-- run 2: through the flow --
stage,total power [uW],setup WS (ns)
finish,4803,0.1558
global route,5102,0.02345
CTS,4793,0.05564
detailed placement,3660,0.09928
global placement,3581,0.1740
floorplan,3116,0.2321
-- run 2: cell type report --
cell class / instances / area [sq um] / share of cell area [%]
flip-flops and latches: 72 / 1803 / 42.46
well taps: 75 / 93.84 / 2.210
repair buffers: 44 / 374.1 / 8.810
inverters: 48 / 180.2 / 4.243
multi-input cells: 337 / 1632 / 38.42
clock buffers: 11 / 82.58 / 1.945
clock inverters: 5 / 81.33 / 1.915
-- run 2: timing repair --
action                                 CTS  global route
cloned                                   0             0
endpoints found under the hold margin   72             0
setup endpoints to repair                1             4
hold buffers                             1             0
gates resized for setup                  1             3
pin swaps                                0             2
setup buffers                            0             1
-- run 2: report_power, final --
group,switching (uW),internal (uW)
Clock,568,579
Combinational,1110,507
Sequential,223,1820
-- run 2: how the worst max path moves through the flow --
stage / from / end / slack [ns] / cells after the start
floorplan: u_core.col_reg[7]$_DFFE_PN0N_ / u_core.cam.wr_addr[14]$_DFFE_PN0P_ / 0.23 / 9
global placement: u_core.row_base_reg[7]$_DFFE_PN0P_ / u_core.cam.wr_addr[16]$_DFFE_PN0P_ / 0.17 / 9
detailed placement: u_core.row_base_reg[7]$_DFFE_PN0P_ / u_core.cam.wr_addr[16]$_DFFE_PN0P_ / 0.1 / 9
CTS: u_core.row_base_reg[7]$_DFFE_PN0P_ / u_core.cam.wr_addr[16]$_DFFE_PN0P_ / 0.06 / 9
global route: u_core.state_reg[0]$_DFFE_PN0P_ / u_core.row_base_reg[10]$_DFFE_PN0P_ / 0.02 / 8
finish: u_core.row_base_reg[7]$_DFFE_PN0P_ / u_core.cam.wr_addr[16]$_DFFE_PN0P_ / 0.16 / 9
$ cat config.mk
export PLATFORM = sky130hd
export DESIGN_NAME = fifo_sync_v2_flat
export DESIGN_NICKNAME = d
export VERILOG_FILES = /design/src/rtl/fifo_sync_v2_pkg.sv /design/src/rtl/fifo_sync_v2_if.sv /design/src/rtl/fifo_sync_v2_ptr_wrap.sv /design/src/rtl/fifo_sync_v2.sv /design/src/flat_wrapper.sv
export SDC_FILE = /design/constraint.sdc
export NUM_CORES = 1
export LEC_CHECK = 0
export BUFFER_PORTS_ARGS = -buffer_cell sky130_fd_sc_hd__buf_2
export CAP_MARGIN = 20
export CORE_AREA = 2 2 130 157
export DETAILED_ROUTE_END_ITERATION = 10
export DIE_AREA = 0 0 132 159
export PLACE_DENSITY = 0.77
export SKIP_LAST_GASP = 1
export SYNTH_ARGS = -nofsm -noshare
export SYNTH_HDL_FRONTEND = slang
export SYNTH_HIERARCHICAL = 1
export SYNTH_SLANG_ARGS = --single-unit
$ cat constraint.sdc
create_clock -name clk -period 8.2 [get_ports clk]
set_clock_uncertainty 0.2 [all_clocks]
set_input_delay 1.23 -clock clk [delete_from_list [all_inputs] [get_ports clk]]
set_output_delay 1.23 -clock clk [all_outputs]
set_load 0.05 [all_outputs]
===== config.mk =====
export PLATFORM = sky130hd
export DESIGN_NAME = uart_tx
export DESIGN_NICKNAME = d
export VERILOG_FILES = /design/src/rtl/uart_tx.sv
export SDC_FILE = /design/constraint.sdc
export NUM_CORES = 1
export LEC_CHECK = 0
export ABC_AREA = 1
export BUFFER_PORTS_ARGS = -buffer_cell sky130_fd_sc_hd__buf_2
export CORE_ASPECT_RATIO = 0.9
export CORE_UTILIZATION = 35
export DETAILED_ROUTE_END_ITERATION = 16
export PLACE_DENSITY = 0.59
export SYNTH_ARGS = -nofsm -noshare
export SYNTH_HDL_FRONTEND = slang
export SYNTH_SLANG_ARGS = --single-unit

===== constraint.sdc =====
create_clock -name x16_BAUD -period 1.9 [get_ports x16_BAUD]
set_input_delay 0.38 -clock x16_BAUD [delete_from_list [all_inputs] [get_ports x16_BAUD]]
set_output_delay 0.38 -clock x16_BAUD [all_outputs]
set_load 0.05 [all_outputs]
===== src/rtl/bpu_pred.sv =====
// Direct-mapped BTB branch predictor: same-cycle lookup, registered training.
module bpu_pred
  import bpu_pred_pkg::*;
#(
  parameter int XLEN  = 32,
  parameter int ENTRY = 16,
  parameter int IDX_W = $clog2(ENTRY),
  parameter int TAG_W = XLEN - IDX_W - 2
) (
  input  logic            clk,
  input  logic            rstn,
  input  logic [XLEN-1:0] pred_pc,
  output logic            pred_hit,
  output logic            pred_taken,
  output logic [XLEN-1:0] pred_target,
  input  logic            upd_valid,
  input  logic            upd_jump,
  input  logic            upd_branch,
  input  logic            upd_taken,
  input  logic [XLEN-1:0] upd_pc,
  input  logic [XLEN-1:0] upd_target,
  input  logic            flush_all
);

  logic [IDX_W-1:0] pidx, uidx;
  logic [TAG_W-1:0] ptag, utag;

  logic [ENTRY-1:0] valid_d, valid_q;
  logic [TAG_W-1:0] tag_d    [ENTRY];
  logic [TAG_W-1:0] tag_q    [ENTRY];
  logic [XLEN-1:0]  target_d [ENTRY];
  logic [XLEN-1:0]  target_q [ENTRY];
  cnt2_t            cnt_w    [ENTRY];

  logic [ENTRY-1:0] load_en, step_en;
  logic             upd_en, upd_eff_taken, upd_hit;
  logic             upd_alloc, upd_wr_tgt, cnt_load, cnt_step;
  cnt2_t            cnt_load_val;

  // pc[1:0] never participates in indexing or tagging.
  logic unused_pc_bits;
  assign unused_pc_bits = ^{pred_pc[1:0], upd_pc[1:0]};

  assign pidx = pred_pc[IDX_W+1:2];
  assign ptag = pred_pc[XLEN-1:IDX_W+2];
  assign uidx = upd_pc[IDX_W+1:2];
  assign utag = upd_pc[XLEN-1:IDX_W+2];

  // Lookup reads registered state only, so a same-cycle update is not bypassed.
  assign pred_hit    = valid_q[pidx] && (tag_q[pidx] == ptag);
  assign pred_taken  = pred_hit && cnt_w[pidx][1];
  assign pred_target = pred_hit ? target_q[pidx] : '0;

  // Flush suppresses any coincident training write.
  assign upd_en        = upd_valid && (upd_jump || upd_branch) && !flush_all;
  assign upd_eff_taken = upd_jump || upd_taken;
  assign upd_hit       = valid_q[uidx] && (tag_q[uidx] == utag);
  assign upd_alloc     = upd_en && !upd_hit && upd_eff_taken;
  assign upd_wr_tgt    = upd_en && upd_eff_taken;
  // Fresh allocations and any jump hit load the counter outright.
  assign cnt_load      = upd_en && upd_eff_taken && (!upd_hit || upd_jump);
  assign cnt_step      = upd_en && upd_hit && !upd_jump;
  assign cnt_load_val  = upd_jump ? ST : WT;

  // Next-state for valid/tag/target and per-entry counter controls.
  always_comb begin
    valid_d  = valid_q;
    tag_d    = tag_q;
    target_d = target_q;
    load_en  = '0;
    step_en  = '0;
    if (flush_all) begin
      valid_d = '0;
    end
    for (int i = 0; i < ENTRY; i++) begin
      if (uidx == IDX_W'(i)) begin
        if (upd_alloc) begin
          valid_d[i] = 1'b1;
          tag_d[i]   = utag;
        end
        if (upd_wr_tgt) begin
          target_d[i] = upd_target;
        end
        load_en[i] = cnt_load;
        step_en[i] = cnt_step;
      end
    end
  end

  // BTB valid/tag/target storage.
  always_ff @(posedge clk or negedge rstn) begin
    if (!rstn) begin
      valid_q <= '0;
      for (int i = 0; i < ENTRY; i++) begin
        tag_q[i]    <= '0;
        target_q[i] <= '0;
      end
    end else begin
      valid_q  <= valid_d;
      tag_q    <= tag_d;
      target_q <= target_d;
    end
  end

  for (genvar g = 0; g < ENTRY; g++) begin : g_cnt
    bpu_cnt2 u_cnt (
      .clk      (clk),
      .rstn     (rstn),
      .load_en  (load_en[g]),
      .load_val (cnt_load_val),
      .step_en  (step_en[g]),
      .taken    (upd_taken),
      .cnt_o    (cnt_w[g])
    );
  end

endmodule


===== config.mk =====
export PLATFORM = sky130hd
export DESIGN_NAME = bpu_pred
export DESIGN_NICKNAME = d
export VERILOG_FILES = /design/src/rtl/bpu_pred_pkg.sv /design/src/rtl/bpu_cnt2.sv /design/src/rtl/bpu_pred.sv
export SDC_FILE = /design/constraint.sdc
export NUM_CORES = 1
export LEC_CHECK = 0
export CELL_PAD_IN_SITES_DETAIL_PLACEMENT = 0
export CELL_PAD_IN_SITES_GLOBAL_PLACEMENT = 1
export CORE_UTILIZATION = 40
export CTS_CLUSTER_DIAMETER = 150
export CTS_CLUSTER_SIZE = 20
export DETAILED_ROUTE_END_ITERATION = 10
export PLACE_DENSITY_LB_ADDON = 0.15
export REMOVE_ABC_BUFFERS = 1
export SYNTH_ARGS = -nofsm -noshare
export SYNTH_HDL_FRONTEND = slang
export SYNTH_SLANG_ARGS = --single-unit
export TNS_END_PERCENT = 1

===== constraint.sdc =====
create_clock -name clk -period 6.25 [get_ports clk]
set_input_delay 1.25 -clock clk [delete_from_list [all_inputs] [get_ports clk]]
set_output_delay 1.25 -clock clk [all_outputs]
set_load 0.03 [all_outputs]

Try it: Which lines of the entries above contain the string "cells"? Copy each one.

Solution:
multi-input cells: 337 / 1632 / 38.42
stage / from / end / slack [ns] / cells after the start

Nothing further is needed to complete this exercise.